[Extracted records]
▼
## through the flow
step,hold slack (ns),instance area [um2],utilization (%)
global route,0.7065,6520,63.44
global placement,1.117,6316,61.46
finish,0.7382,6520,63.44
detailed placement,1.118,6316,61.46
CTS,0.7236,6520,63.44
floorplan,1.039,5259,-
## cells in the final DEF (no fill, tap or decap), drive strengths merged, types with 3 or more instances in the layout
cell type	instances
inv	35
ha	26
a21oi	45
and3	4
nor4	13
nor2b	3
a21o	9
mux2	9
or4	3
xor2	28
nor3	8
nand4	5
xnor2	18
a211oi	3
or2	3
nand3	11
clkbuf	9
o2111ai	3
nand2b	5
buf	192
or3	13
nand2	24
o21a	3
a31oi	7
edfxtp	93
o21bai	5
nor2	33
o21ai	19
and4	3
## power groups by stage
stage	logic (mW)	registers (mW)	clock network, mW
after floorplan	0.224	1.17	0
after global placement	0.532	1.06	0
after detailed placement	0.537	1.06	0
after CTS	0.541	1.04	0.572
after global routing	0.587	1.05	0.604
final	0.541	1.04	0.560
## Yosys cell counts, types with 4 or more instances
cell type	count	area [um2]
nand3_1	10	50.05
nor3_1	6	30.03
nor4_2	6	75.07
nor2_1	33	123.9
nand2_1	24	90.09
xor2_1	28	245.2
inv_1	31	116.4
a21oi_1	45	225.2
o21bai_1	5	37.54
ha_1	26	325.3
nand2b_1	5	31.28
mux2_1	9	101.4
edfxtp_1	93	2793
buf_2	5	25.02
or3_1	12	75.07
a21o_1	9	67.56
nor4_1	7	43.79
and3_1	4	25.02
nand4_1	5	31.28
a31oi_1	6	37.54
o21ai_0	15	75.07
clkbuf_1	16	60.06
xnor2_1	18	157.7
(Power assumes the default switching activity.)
## config.mk

```make
export PLATFORM = sky130hd
export DESIGN_NAME = qrs_queue
export DESIGN_NICKNAME = d
export VERILOG_FILES = /design/src/rtl/core/qrs_pkg.sv /design/src/rtl/core/qrs_queue.sv
export SDC_FILE = /design/constraint.sdc
export NUM_CORES = 1
export LEC_CHECK = 0
export BUFFER_PORTS_ARGS = -buffer_cell sky130_fd_sc_hd__buf_2
export CORE_ASPECT_RATIO = 1.25
export CORE_MARGIN = 2
export CORE_UTILIZATION = 53
export CTS_BUF_LIST = sky130_fd_sc_hd__clkbuf_8
export CTS_CLUSTER_DIAMETER = 80
export DETAILED_ROUTE_END_ITERATION = 8
export HOLD_SLACK_MARGIN = 0.05
export PLACE_DENSITY = 0.79
export REMOVE_ABC_BUFFERS = 1
export SYNTH_ARGS = -nofsm -noshare
export SYNTH_HDL_FRONTEND = slang
export SYNTH_SLANG_ARGS = --single-unit
```

## constraint.sdc

```tcl
create_clock -name clk -period 3.3 [get_ports clk]
set_clock_uncertainty 0.05 [all_clocks]
set_input_delay 0.33 -clock clk [delete_from_list [all_inputs] [get_ports clk]]
set_output_delay 0.33 -clock clk [all_outputs]
set_load 0.005 [all_outputs]
```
▲
ABOUT THIS TASK
In full and without alteration, transcribe the entries above.

OUTPUT FOR THIS EXERCISE
## through the flow
step,hold slack (ns),instance area [um2],utilization (%)
global route,0.7065,6520,63.44
global placement,1.117,6316,61.46
finish,0.7382,6520,63.44
detailed placement,1.118,6316,61.46
CTS,0.7236,6520,63.44
floorplan,1.039,5259,-
## cells in the final DEF (no fill, tap or decap), drive strengths merged, types with 3 or more instances in the layout
cell type	instances
inv	35
ha	26
a21oi	45
and3	4
nor4	13
nor2b	3
a21o	9
mux2	9
or4	3
xor2	28
nor3	8
nand4	5
xnor2	18
a211oi	3
or2	3
nand3	11
clkbuf	9
o2111ai	3
nand2b	5
buf	192
or3	13
nand2	24
o21a	3
a31oi	7
edfxtp	93
o21bai	5
nor2	33
o21ai	19
and4	3
## power groups by stage
stage	logic (mW)	registers (mW)	clock network, mW
after floorplan	0.224	1.17	0
after global placement	0.532	1.06	0
after detailed placement	0.537	1.06	0
after CTS	0.541	1.04	0.572
after global routing	0.587	1.05	0.604
final	0.541	1.04	0.560
## Yosys cell counts, types with 4 or more instances
cell type	count	area [um2]
nand3_1	10	50.05
nor3_1	6	30.03
nor4_2	6	75.07
nor2_1	33	123.9
nand2_1	24	90.09
xor2_1	28	245.2
inv_1	31	116.4
a21oi_1	45	225.2
o21bai_1	5	37.54
ha_1	26	325.3
nand2b_1	5	31.28
mux2_1	9	101.4
edfxtp_1	93	2793
buf_2	5	25.02
or3_1	12	75.07
a21o_1	9	67.56
nor4_1	7	43.79
and3_1	4	25.02
nand4_1	5	31.28
a31oi_1	6	37.54
o21ai_0	15	75.07
clkbuf_1	16	60.06
xnor2_1	18	157.7
(Power assumes the default switching activity.)
## config.mk

```make
export PLATFORM = sky130hd
export DESIGN_NAME = qrs_queue
export DESIGN_NICKNAME = d
export VERILOG_FILES = /design/src/rtl/core/qrs_pkg.sv /design/src/rtl/core/qrs_queue.sv
export SDC_FILE = /design/constraint.sdc
export NUM_CORES = 1
export LEC_CHECK = 0
export BUFFER_PORTS_ARGS = -buffer_cell sky130_fd_sc_hd__buf_2
export CORE_ASPECT_RATIO = 1.25
export CORE_MARGIN = 2
export CORE_UTILIZATION = 53
export CTS_BUF_LIST = sky130_fd_sc_hd__clkbuf_8
export CTS_CLUSTER_DIAMETER = 80
export DETAILED_ROUTE_END_ITERATION = 8
export HOLD_SLACK_MARGIN = 0.05
export PLACE_DENSITY = 0.79
export REMOVE_ABC_BUFFERS = 1
export SYNTH_ARGS = -nofsm -noshare
export SYNTH_HDL_FRONTEND = slang
export SYNTH_SLANG_ARGS = --single-unit
```

## constraint.sdc

```tcl
create_clock -name clk -period 3.3 [get_ports clk]
set_clock_uncertainty 0.05 [all_clocks]
set_input_delay 0.33 -clock clk [delete_from_list [all_inputs] [get_ports clk]]
set_output_delay 0.33 -clock clk [all_outputs]
set_load 0.005 [all_outputs]
```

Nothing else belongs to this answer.